== TASK INSTRUCTIONS ==
Reproduce each line from the first in the data through the line that contains "localparam logic [7:0] CH_SEMI = 8'h3B;" exactly; give nothing else.

Dataset entries:

::::::::

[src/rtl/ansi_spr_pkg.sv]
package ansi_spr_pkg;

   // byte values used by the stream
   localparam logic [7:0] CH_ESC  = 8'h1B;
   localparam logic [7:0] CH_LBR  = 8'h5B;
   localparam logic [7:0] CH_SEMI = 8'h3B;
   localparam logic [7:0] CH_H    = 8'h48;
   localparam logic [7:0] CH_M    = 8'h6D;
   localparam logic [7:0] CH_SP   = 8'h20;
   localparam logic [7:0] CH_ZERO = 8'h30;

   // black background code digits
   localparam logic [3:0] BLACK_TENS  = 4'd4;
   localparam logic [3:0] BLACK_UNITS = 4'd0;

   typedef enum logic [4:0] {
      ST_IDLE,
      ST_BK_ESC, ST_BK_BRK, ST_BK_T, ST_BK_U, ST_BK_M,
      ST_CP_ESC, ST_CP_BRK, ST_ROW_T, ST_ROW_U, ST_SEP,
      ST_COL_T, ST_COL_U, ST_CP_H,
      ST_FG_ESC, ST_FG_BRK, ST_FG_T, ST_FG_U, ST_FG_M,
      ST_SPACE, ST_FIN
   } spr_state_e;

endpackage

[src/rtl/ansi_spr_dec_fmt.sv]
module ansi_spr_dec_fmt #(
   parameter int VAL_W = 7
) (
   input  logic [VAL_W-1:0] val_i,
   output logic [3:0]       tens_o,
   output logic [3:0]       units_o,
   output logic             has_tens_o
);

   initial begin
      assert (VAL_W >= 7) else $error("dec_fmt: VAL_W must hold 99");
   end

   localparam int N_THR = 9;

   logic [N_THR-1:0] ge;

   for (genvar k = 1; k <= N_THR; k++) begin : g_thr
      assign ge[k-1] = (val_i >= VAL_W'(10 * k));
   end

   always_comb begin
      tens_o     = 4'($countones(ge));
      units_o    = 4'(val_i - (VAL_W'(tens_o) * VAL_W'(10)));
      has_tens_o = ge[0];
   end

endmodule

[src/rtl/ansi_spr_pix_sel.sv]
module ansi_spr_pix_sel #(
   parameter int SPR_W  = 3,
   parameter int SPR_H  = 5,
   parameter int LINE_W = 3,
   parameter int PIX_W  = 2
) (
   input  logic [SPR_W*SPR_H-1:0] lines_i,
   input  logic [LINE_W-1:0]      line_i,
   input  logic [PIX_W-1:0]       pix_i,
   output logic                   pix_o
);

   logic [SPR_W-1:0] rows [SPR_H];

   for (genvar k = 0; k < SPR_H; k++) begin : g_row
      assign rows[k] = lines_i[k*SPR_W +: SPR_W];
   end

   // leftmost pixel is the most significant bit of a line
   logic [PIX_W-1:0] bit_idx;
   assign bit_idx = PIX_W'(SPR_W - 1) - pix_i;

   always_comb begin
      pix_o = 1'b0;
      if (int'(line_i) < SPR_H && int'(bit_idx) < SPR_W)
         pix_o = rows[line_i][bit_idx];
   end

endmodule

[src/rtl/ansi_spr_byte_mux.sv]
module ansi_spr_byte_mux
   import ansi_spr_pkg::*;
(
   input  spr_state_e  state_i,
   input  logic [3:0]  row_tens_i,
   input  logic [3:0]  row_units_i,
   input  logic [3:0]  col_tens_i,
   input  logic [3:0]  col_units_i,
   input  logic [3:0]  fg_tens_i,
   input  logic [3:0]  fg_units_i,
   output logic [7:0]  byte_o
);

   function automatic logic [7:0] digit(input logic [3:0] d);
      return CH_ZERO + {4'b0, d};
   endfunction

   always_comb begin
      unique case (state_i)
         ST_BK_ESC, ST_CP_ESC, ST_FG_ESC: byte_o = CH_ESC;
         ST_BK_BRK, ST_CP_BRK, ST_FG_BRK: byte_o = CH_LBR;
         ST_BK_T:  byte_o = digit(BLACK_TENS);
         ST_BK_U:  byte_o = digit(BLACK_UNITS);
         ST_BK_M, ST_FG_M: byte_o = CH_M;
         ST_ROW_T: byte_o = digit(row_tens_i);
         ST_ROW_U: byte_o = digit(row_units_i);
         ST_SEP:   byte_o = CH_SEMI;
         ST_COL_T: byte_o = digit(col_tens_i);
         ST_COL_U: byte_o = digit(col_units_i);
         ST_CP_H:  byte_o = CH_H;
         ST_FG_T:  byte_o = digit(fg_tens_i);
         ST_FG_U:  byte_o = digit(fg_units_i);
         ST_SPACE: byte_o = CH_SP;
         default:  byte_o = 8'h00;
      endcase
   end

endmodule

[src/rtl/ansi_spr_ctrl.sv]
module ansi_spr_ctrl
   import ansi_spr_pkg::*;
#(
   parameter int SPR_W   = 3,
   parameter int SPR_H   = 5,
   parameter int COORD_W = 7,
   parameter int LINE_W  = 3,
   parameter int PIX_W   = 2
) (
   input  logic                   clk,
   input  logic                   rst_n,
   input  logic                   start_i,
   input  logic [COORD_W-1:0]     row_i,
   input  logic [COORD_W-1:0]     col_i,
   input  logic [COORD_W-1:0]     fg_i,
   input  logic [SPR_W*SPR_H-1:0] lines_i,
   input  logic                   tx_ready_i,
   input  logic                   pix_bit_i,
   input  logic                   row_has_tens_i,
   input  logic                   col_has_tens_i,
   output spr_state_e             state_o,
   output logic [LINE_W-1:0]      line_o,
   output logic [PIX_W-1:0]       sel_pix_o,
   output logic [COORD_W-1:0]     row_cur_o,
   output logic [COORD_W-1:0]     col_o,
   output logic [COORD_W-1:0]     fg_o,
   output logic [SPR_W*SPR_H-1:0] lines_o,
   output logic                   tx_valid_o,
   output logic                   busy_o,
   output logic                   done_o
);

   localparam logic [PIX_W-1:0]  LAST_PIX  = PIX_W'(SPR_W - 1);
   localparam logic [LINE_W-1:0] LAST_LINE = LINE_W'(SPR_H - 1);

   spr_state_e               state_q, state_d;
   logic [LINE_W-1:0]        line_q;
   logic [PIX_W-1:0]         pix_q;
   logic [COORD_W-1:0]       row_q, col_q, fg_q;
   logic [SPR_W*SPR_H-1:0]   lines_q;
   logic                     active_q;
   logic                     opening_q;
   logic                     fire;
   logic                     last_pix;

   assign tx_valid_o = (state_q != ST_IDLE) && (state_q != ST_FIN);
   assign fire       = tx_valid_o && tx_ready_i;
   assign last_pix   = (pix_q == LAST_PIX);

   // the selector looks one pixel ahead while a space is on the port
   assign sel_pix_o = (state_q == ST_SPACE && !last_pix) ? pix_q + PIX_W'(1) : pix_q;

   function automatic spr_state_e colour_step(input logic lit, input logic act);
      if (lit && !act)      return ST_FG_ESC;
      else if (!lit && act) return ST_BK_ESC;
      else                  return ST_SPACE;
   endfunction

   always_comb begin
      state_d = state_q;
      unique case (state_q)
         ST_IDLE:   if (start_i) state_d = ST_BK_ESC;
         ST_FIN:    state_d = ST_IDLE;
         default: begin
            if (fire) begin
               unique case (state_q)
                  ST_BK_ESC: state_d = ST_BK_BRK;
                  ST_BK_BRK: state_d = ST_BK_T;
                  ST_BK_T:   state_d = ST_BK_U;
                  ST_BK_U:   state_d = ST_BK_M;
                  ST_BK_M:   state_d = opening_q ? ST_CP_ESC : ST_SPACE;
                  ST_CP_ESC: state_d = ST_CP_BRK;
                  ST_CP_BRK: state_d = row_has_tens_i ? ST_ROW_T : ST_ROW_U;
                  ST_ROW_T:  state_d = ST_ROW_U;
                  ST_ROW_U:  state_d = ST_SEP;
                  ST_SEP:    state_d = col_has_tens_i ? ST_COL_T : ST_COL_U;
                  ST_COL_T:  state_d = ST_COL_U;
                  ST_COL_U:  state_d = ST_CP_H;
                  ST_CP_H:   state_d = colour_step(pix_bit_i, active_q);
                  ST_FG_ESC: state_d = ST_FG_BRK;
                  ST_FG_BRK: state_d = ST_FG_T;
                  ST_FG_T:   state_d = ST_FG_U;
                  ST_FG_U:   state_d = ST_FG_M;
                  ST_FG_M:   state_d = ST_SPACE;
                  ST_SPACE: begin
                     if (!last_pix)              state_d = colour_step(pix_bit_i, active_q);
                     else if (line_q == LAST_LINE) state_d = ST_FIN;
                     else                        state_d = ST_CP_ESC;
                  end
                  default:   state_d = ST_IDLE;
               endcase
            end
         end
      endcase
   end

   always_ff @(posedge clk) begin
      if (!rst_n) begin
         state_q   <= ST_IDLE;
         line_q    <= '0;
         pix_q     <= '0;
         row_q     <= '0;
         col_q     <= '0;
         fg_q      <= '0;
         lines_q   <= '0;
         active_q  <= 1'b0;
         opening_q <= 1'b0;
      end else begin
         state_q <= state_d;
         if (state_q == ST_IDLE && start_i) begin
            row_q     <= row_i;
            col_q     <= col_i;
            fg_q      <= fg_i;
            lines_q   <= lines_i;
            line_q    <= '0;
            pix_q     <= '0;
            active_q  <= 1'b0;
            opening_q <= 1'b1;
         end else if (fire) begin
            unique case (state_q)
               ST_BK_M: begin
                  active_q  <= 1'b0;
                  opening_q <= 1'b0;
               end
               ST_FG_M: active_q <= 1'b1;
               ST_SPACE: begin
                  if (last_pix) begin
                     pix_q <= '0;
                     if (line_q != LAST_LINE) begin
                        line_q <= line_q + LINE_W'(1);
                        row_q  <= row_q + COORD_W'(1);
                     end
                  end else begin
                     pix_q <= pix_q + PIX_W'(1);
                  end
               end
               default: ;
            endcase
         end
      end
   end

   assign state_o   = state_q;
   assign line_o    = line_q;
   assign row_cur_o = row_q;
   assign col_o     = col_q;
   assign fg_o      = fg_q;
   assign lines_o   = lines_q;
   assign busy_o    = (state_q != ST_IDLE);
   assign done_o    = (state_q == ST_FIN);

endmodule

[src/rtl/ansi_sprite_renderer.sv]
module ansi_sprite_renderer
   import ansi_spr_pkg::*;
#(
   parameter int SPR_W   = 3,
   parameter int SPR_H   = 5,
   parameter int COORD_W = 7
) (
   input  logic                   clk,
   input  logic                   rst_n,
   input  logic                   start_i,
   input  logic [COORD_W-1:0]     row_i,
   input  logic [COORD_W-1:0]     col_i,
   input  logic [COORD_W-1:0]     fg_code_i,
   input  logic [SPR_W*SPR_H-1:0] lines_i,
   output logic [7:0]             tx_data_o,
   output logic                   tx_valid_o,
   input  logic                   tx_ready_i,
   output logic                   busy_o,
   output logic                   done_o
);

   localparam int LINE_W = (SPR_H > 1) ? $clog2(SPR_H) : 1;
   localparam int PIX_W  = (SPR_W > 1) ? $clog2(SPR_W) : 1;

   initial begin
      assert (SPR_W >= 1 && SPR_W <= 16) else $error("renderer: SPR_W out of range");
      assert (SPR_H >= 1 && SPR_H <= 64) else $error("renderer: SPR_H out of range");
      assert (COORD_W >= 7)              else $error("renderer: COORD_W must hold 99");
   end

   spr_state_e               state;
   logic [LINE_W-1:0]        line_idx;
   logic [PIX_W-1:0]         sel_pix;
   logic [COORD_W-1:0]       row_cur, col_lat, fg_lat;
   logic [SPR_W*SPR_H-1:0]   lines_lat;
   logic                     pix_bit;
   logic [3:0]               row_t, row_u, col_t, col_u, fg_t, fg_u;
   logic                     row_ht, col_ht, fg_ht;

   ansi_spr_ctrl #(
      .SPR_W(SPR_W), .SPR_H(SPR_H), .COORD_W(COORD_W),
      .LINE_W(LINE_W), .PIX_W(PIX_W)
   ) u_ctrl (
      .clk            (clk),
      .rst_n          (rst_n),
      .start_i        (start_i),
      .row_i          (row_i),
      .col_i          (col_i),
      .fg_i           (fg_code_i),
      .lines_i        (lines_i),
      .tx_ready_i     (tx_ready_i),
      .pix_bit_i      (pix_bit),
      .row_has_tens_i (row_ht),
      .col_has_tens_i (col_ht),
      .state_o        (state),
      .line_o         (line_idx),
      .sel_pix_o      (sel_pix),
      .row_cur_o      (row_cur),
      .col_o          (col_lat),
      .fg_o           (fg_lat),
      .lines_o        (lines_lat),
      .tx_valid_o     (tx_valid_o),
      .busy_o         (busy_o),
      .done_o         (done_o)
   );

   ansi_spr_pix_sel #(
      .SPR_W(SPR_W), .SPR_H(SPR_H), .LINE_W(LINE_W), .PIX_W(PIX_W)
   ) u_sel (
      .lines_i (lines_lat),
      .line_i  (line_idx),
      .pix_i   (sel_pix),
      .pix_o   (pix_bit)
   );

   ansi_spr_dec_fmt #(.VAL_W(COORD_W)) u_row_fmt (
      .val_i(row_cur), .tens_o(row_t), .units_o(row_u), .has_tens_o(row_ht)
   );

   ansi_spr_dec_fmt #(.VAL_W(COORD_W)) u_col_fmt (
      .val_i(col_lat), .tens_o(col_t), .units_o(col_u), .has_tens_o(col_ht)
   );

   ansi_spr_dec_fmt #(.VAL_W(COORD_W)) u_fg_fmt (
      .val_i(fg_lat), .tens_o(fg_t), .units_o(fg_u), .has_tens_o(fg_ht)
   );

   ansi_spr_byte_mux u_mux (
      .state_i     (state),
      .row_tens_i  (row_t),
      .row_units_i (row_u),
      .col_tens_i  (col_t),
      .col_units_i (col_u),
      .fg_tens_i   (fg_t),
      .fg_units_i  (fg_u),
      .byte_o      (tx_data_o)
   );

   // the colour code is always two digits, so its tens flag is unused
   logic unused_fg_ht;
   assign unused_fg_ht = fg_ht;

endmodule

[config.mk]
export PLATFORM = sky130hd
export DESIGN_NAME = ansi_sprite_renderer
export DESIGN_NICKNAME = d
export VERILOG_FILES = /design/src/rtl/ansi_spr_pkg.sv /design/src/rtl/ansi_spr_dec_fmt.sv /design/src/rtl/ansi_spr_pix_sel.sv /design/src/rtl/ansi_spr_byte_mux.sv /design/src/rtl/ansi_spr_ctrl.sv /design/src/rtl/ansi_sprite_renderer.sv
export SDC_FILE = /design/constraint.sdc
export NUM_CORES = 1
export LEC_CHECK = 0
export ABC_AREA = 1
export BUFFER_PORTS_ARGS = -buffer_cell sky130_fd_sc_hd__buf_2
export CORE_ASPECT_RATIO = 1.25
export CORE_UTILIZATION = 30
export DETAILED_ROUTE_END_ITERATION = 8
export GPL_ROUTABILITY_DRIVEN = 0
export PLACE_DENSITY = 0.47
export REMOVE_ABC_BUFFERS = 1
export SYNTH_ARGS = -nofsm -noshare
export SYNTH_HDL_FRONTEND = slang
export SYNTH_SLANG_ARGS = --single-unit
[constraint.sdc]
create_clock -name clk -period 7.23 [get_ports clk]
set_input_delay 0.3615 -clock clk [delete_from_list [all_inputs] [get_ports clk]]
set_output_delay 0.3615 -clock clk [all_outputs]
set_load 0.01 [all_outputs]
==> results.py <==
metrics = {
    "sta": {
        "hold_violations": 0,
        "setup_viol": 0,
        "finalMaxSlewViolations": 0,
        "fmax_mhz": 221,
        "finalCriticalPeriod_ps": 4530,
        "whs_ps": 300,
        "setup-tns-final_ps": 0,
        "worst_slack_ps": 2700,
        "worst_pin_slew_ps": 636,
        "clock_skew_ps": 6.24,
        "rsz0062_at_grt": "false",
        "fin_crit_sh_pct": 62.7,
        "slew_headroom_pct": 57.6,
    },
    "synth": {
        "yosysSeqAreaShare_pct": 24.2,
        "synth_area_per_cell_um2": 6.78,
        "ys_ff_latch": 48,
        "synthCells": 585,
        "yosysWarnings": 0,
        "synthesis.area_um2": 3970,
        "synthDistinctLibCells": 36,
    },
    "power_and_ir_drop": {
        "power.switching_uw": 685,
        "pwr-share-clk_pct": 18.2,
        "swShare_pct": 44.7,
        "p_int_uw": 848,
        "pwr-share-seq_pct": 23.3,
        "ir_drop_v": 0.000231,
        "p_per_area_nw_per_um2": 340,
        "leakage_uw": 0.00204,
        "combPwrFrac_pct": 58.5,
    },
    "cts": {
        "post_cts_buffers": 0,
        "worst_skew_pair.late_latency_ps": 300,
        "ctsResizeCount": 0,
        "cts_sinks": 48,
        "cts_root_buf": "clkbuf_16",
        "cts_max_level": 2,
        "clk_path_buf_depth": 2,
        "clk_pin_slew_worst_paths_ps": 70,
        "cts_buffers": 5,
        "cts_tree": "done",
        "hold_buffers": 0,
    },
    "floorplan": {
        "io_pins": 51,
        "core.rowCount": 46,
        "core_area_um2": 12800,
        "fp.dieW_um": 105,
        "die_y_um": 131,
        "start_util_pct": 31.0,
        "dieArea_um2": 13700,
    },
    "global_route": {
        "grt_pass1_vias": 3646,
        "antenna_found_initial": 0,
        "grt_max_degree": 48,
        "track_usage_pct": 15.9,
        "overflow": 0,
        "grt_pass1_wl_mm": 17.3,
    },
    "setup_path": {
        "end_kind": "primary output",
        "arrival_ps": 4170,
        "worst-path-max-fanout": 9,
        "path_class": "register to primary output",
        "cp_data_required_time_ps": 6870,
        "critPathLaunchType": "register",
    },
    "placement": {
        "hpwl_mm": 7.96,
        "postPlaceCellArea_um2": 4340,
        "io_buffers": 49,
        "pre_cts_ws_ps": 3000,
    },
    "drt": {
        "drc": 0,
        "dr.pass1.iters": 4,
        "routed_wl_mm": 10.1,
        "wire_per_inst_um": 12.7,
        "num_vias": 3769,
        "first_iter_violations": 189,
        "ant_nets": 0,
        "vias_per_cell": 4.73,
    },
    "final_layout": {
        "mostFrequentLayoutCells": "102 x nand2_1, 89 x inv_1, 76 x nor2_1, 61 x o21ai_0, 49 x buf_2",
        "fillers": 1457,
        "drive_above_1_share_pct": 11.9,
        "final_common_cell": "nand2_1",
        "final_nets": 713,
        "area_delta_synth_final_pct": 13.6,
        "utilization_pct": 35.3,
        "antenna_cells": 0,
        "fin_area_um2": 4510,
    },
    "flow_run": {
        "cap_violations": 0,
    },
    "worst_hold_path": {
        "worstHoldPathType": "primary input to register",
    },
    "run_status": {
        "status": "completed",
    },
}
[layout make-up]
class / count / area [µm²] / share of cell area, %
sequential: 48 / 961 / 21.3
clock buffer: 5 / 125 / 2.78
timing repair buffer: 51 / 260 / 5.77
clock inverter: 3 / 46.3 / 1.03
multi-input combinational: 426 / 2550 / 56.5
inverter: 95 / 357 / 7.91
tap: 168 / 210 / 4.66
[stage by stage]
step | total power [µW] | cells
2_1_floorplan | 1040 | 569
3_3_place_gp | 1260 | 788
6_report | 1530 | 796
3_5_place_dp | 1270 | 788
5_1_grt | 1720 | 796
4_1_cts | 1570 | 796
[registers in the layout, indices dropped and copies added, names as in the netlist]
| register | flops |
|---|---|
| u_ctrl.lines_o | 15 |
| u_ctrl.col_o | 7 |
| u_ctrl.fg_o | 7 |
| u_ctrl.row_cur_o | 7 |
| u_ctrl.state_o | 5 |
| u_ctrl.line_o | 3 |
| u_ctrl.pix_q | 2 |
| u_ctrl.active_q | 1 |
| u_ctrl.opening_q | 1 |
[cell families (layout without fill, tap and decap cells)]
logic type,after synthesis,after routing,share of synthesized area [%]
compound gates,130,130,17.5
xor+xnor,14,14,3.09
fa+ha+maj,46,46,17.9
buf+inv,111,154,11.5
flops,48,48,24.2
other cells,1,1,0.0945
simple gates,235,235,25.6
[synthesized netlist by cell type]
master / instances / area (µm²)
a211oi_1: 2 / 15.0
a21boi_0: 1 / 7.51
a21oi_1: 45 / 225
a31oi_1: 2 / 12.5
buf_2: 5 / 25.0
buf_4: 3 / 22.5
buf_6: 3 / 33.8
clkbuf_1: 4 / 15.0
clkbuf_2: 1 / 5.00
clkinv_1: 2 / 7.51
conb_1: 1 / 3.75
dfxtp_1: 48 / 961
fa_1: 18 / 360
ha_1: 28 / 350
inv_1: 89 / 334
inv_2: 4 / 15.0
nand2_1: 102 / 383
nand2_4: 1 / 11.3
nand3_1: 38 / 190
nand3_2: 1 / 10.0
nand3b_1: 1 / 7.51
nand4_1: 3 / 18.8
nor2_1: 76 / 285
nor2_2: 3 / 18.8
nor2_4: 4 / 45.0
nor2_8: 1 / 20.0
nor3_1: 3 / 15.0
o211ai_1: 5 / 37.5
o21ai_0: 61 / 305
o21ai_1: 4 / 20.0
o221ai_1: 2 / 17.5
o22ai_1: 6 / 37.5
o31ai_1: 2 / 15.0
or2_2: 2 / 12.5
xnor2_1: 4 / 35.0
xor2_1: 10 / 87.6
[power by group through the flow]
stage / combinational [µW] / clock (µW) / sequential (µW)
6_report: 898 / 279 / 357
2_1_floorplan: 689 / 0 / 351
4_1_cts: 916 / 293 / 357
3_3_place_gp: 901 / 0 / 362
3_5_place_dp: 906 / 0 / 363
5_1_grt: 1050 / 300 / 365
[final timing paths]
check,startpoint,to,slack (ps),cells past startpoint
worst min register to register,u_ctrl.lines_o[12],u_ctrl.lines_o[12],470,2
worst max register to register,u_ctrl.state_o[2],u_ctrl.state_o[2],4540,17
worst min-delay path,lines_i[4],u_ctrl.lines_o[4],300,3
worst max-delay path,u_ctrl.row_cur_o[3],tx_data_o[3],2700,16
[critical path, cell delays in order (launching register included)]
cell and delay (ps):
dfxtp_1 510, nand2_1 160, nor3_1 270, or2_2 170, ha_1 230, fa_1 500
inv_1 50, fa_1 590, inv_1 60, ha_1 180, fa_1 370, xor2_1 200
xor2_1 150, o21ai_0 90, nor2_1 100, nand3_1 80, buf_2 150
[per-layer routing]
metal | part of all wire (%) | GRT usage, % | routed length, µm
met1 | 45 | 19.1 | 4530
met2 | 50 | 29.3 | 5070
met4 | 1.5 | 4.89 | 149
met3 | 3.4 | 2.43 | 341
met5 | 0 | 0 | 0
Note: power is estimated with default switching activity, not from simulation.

::::::::

== TASK SOLUTION ==
[src/rtl/ansi_spr_pkg.sv]
package ansi_spr_pkg;

   // byte values used by the stream
   localparam logic [7:0] CH_ESC  = 8'h1B;
   localparam logic [7:0] CH_LBR  = 8'h5B;
   localparam logic [7:0] CH_SEMI = 8'h3B;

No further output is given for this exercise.